[Activity] Go line by line through the listing below and copy those that hold "sinks".

[Data for the task]
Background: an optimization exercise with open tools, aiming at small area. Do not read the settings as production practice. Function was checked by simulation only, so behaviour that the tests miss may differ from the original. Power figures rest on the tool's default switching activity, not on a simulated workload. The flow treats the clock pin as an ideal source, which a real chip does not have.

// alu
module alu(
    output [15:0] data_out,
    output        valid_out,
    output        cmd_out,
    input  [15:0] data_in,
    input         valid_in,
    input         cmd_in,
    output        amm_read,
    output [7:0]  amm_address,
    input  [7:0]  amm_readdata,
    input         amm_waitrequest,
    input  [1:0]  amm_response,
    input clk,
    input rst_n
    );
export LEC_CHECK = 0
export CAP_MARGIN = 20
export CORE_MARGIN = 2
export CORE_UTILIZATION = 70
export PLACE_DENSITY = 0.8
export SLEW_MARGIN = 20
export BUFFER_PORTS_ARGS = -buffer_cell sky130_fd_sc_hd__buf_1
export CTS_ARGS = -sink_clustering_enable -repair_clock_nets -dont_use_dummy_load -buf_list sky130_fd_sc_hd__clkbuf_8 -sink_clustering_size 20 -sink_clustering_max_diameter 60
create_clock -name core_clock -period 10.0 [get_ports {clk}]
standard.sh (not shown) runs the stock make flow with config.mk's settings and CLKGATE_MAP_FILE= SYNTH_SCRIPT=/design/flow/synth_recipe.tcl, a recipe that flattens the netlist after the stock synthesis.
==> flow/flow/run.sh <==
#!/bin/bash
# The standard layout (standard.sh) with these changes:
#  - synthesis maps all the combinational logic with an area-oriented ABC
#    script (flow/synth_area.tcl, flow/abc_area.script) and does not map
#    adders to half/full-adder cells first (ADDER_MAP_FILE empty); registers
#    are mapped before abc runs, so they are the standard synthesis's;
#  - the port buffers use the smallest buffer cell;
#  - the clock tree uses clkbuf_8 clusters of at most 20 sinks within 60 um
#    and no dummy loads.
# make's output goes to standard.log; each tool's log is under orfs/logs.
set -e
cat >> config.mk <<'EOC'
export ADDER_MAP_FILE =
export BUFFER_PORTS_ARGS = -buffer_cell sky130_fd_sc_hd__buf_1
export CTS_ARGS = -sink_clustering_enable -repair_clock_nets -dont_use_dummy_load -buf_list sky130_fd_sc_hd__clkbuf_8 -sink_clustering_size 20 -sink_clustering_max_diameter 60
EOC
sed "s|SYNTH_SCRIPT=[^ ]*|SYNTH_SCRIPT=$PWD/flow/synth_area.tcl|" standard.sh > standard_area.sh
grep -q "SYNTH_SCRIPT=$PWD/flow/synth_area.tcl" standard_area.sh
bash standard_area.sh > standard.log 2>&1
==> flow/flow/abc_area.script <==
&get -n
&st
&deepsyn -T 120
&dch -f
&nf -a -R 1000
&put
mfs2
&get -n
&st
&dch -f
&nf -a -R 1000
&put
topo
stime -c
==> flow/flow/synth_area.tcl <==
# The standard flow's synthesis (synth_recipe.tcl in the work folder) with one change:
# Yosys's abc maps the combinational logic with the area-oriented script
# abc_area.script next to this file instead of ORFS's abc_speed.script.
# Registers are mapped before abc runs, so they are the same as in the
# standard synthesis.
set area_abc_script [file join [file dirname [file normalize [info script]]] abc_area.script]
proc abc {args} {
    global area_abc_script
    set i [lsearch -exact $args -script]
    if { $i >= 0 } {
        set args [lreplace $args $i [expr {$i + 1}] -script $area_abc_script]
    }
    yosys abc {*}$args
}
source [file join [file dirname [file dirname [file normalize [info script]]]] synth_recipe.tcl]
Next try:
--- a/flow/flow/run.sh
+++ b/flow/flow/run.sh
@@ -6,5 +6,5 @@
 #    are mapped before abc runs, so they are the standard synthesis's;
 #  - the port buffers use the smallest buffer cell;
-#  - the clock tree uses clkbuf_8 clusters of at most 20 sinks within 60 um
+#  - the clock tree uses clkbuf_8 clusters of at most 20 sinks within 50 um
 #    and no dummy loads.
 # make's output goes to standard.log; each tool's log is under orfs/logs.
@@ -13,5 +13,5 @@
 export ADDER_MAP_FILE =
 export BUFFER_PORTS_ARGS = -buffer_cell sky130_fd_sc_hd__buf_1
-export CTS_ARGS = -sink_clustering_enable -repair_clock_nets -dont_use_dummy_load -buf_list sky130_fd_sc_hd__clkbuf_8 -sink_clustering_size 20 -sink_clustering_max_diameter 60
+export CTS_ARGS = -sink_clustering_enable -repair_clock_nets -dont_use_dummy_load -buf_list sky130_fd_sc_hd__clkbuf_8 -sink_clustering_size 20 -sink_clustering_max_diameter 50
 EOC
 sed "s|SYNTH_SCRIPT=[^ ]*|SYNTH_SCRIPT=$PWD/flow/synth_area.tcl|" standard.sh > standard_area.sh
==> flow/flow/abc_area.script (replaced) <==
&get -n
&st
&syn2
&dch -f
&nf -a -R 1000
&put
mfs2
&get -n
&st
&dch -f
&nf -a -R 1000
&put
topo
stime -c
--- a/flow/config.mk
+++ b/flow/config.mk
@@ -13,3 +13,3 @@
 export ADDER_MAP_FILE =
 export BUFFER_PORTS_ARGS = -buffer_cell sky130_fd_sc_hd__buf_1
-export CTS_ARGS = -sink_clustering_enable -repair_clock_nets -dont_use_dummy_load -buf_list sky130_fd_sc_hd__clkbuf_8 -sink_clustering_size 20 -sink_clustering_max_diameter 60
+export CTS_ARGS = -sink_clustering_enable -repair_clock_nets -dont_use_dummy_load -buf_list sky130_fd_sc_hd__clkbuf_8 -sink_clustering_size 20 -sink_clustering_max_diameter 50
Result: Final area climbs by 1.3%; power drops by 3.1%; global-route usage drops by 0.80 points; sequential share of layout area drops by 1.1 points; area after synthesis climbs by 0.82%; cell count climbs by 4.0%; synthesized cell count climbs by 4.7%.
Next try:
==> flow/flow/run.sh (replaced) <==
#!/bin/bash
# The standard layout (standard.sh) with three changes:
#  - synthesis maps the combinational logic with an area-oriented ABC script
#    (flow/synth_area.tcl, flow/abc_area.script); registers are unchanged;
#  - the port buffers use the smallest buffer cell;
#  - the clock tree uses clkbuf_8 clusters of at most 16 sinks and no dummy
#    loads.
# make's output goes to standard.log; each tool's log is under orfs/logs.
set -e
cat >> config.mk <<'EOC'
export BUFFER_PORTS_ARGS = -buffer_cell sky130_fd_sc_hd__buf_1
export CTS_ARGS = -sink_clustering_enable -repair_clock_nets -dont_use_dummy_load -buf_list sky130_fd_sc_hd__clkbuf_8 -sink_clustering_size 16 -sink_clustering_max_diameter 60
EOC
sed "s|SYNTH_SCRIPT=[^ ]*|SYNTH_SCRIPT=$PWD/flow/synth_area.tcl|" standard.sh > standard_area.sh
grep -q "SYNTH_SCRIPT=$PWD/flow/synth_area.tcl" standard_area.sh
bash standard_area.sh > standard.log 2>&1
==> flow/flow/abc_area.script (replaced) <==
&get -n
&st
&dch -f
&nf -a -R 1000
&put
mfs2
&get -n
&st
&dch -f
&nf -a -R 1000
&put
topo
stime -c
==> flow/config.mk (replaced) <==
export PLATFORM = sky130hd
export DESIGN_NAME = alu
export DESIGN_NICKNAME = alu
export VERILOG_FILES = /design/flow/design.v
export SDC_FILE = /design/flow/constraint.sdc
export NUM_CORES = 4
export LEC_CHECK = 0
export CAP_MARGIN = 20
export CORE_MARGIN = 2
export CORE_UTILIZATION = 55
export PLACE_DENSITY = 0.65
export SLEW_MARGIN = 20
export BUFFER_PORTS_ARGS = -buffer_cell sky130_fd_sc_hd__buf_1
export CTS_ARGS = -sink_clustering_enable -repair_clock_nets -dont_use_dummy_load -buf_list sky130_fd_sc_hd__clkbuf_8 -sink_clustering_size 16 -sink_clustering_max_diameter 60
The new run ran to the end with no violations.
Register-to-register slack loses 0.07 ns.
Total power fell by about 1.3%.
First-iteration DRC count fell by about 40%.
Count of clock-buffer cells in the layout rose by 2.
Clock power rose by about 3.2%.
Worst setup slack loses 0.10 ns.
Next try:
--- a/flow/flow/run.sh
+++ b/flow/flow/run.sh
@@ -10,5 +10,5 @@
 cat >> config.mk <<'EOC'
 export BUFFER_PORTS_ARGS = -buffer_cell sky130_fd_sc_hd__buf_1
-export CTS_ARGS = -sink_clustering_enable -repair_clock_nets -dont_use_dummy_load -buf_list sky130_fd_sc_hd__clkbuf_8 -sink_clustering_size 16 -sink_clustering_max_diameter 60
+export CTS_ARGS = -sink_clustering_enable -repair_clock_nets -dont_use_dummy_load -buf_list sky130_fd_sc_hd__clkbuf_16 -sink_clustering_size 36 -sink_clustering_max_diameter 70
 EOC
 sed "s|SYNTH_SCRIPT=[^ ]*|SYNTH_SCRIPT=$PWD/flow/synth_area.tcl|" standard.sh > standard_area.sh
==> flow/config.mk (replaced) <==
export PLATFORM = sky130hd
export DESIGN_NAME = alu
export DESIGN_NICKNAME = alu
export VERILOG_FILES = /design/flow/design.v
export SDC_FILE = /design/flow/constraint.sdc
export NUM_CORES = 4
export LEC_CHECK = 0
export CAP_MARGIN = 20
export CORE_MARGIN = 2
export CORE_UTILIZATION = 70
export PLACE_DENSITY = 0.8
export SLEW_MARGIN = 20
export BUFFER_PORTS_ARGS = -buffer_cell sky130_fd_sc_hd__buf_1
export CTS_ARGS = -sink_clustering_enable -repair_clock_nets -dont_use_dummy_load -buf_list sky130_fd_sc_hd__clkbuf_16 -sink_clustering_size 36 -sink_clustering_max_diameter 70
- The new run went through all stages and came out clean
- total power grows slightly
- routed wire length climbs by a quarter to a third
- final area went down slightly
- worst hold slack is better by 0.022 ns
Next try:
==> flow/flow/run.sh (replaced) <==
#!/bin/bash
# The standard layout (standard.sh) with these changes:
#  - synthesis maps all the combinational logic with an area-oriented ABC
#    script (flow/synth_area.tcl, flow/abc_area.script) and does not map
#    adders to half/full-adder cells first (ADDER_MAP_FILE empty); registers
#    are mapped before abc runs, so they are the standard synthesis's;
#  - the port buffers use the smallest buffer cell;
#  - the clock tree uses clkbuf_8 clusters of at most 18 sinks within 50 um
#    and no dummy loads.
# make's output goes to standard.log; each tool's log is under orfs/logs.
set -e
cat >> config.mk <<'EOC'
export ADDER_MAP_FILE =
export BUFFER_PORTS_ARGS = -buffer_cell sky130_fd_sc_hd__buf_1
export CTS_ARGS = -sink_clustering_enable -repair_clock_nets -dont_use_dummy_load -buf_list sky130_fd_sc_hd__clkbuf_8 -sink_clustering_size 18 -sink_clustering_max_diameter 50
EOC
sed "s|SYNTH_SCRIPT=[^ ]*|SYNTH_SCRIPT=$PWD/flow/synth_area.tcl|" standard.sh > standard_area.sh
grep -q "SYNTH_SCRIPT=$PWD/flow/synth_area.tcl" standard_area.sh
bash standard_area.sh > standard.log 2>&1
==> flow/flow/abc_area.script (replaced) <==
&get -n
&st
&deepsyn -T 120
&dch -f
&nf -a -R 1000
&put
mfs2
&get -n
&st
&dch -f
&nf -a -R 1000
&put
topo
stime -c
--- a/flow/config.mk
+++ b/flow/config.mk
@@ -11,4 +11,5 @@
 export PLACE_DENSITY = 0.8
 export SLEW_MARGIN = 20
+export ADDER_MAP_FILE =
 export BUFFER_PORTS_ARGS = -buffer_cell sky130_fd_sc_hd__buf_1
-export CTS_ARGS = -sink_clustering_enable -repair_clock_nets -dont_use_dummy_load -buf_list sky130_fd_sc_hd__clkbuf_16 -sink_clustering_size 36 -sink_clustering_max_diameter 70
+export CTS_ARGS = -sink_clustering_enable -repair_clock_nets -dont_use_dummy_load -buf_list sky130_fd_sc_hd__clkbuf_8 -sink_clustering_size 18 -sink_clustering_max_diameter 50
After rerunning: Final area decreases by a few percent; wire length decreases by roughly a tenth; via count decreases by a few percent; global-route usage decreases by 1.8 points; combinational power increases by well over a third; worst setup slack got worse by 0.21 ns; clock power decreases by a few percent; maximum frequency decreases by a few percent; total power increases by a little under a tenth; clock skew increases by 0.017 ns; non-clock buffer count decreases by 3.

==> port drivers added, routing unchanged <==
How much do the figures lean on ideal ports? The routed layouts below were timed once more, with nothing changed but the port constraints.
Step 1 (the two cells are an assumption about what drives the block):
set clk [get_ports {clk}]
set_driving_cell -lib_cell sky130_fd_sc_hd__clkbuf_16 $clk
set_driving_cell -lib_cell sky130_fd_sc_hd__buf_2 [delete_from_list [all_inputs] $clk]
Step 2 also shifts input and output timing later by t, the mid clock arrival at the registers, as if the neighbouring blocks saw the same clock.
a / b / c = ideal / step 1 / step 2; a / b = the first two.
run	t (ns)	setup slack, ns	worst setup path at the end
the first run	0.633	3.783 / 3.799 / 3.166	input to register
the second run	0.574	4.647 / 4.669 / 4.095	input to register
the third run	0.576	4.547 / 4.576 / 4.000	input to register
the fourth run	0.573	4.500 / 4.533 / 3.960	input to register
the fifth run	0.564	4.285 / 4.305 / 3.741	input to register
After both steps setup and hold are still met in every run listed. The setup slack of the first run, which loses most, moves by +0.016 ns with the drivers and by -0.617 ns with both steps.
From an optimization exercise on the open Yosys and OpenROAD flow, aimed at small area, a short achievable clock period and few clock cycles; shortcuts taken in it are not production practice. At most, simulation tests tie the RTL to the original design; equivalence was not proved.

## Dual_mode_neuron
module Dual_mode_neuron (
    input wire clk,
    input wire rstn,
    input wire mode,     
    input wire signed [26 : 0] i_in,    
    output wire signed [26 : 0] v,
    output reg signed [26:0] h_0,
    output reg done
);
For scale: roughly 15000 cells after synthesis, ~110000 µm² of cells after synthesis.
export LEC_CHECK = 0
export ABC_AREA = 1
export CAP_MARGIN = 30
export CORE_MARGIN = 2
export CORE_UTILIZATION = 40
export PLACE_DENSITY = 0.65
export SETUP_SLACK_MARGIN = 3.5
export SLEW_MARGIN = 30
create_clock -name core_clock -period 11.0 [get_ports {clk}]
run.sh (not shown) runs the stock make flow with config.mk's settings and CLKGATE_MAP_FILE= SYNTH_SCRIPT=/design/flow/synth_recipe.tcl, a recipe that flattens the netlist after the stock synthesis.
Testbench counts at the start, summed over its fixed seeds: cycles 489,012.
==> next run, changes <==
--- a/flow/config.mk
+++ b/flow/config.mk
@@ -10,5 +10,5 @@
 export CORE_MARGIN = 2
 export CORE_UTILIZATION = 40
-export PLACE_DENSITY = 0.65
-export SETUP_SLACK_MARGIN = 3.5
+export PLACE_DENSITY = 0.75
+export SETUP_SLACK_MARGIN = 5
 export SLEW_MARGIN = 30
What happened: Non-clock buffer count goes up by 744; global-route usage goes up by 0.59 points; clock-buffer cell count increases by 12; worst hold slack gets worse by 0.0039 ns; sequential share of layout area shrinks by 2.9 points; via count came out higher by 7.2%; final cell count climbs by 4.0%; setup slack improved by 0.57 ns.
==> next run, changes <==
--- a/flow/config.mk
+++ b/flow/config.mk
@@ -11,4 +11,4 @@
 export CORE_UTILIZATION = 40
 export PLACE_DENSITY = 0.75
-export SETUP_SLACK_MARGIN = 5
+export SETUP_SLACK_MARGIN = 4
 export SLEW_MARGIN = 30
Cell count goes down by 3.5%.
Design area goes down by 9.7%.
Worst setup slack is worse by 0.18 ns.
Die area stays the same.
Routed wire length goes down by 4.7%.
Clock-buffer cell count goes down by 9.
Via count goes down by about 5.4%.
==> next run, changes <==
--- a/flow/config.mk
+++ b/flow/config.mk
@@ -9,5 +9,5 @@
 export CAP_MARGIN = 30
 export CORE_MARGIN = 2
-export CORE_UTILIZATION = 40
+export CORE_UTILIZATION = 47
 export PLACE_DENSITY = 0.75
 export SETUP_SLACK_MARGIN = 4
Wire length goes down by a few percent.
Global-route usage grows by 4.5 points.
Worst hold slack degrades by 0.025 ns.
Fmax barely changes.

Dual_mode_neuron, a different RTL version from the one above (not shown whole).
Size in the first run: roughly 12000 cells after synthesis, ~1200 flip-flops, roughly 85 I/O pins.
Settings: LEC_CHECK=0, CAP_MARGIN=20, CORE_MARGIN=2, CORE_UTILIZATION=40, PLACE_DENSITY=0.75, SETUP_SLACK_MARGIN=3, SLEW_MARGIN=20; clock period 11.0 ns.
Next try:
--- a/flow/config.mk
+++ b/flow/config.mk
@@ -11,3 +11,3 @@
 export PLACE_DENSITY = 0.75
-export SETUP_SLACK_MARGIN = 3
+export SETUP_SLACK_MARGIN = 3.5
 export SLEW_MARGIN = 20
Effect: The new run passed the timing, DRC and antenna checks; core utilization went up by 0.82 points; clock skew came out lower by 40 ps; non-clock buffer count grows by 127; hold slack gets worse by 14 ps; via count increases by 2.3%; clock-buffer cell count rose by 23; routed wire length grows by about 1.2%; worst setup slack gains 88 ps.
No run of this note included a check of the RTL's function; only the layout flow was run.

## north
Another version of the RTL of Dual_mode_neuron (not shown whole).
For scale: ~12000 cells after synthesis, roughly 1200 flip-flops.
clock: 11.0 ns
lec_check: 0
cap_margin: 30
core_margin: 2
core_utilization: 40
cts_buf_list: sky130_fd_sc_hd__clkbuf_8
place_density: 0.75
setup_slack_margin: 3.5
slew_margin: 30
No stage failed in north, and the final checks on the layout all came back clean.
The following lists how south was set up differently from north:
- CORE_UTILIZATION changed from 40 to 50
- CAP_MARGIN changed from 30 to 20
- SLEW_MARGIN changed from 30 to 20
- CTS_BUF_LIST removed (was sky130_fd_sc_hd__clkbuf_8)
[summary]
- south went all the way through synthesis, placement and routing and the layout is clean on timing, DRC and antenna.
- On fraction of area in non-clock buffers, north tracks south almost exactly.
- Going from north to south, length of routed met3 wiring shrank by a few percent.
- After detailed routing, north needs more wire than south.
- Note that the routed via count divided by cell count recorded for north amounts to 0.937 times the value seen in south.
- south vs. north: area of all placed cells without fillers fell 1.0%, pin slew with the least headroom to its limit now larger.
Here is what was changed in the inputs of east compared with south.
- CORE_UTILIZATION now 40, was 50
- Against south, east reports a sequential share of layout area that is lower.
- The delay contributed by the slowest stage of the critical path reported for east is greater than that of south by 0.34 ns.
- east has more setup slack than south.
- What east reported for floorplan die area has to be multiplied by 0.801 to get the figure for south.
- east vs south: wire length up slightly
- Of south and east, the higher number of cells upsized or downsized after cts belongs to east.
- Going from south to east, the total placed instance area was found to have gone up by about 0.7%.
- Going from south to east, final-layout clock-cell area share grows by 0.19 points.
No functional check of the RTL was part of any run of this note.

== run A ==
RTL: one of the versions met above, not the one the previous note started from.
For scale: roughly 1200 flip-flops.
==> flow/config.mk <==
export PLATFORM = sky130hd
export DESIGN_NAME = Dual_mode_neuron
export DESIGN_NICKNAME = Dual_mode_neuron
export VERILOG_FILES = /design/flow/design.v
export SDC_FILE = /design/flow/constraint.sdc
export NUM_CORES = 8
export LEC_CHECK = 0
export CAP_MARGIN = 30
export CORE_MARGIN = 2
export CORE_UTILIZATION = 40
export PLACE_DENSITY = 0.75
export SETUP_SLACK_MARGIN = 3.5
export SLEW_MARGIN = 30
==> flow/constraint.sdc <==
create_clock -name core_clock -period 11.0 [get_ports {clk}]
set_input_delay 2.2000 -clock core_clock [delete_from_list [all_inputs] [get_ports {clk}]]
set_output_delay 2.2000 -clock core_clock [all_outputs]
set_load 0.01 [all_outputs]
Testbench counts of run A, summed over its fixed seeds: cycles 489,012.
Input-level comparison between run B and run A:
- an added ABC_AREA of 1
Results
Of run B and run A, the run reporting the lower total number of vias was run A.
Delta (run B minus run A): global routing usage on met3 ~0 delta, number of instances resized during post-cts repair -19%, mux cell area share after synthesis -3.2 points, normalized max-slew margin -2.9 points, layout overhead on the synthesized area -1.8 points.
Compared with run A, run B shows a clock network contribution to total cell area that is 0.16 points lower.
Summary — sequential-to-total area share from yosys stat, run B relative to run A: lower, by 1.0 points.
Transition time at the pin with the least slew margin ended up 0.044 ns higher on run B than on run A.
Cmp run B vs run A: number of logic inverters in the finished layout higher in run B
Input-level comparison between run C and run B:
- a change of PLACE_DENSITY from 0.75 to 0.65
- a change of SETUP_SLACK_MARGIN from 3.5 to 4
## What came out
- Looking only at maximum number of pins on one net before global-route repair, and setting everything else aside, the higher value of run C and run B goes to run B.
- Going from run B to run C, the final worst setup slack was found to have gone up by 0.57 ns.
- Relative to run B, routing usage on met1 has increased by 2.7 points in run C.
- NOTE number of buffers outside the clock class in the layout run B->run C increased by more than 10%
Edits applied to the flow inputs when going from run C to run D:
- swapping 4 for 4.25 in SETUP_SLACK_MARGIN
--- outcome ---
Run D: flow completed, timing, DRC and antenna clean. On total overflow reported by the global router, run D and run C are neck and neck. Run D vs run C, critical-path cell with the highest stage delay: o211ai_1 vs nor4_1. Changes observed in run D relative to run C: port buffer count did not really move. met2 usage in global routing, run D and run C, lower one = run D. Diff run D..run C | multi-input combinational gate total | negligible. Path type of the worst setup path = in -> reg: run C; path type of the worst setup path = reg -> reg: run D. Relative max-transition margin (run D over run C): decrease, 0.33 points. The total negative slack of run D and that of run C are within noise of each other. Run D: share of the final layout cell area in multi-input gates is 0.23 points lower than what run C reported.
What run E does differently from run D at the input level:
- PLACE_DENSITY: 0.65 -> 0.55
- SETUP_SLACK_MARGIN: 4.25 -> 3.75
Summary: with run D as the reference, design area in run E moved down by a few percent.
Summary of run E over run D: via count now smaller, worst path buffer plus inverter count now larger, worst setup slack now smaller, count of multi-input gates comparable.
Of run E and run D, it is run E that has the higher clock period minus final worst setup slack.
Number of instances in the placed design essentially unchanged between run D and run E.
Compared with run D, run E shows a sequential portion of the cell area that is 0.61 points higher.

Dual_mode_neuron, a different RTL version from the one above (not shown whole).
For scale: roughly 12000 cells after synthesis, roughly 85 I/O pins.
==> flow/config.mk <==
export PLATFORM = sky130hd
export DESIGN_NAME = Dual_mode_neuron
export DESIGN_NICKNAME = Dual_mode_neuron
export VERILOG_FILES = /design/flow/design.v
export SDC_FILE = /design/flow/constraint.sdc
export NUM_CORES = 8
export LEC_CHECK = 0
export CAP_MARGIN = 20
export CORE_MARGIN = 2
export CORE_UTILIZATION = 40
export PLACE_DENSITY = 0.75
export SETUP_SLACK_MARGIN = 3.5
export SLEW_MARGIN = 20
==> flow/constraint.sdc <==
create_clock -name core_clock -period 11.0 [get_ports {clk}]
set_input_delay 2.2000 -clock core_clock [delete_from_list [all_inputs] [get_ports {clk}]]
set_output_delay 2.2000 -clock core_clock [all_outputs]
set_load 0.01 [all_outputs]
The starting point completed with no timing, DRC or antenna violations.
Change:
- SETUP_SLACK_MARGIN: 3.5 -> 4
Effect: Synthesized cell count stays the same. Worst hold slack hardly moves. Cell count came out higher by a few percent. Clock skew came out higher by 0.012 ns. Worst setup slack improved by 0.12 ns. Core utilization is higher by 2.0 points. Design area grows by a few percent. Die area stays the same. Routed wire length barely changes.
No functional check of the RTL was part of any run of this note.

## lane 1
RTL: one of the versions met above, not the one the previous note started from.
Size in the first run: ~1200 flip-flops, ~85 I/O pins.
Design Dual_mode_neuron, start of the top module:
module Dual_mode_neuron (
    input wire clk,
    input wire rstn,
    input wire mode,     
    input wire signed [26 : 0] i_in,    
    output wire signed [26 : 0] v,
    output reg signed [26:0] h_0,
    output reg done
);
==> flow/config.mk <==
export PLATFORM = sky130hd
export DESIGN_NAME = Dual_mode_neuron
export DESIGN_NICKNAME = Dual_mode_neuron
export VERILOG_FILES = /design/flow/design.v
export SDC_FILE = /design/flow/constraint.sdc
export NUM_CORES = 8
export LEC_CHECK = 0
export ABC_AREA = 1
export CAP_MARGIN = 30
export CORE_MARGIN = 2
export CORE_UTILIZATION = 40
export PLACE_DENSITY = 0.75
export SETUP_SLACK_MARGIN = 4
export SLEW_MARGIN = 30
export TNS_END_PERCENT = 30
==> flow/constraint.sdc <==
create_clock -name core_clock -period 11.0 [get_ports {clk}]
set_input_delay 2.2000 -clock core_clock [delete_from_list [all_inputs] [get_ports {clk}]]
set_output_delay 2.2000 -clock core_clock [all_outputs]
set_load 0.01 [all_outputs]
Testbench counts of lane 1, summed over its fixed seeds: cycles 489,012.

[Task solution]
#  - the clock tree uses clkbuf_8 clusters of at most 20 sinks within 60 um
-#  - the clock tree uses clkbuf_8 clusters of at most 20 sinks within 60 um
+#  - the clock tree uses clkbuf_8 clusters of at most 20 sinks within 50 um
#  - the clock tree uses clkbuf_8 clusters of at most 16 sinks and no dummy
#  - the clock tree uses clkbuf_8 clusters of at most 18 sinks within 50 um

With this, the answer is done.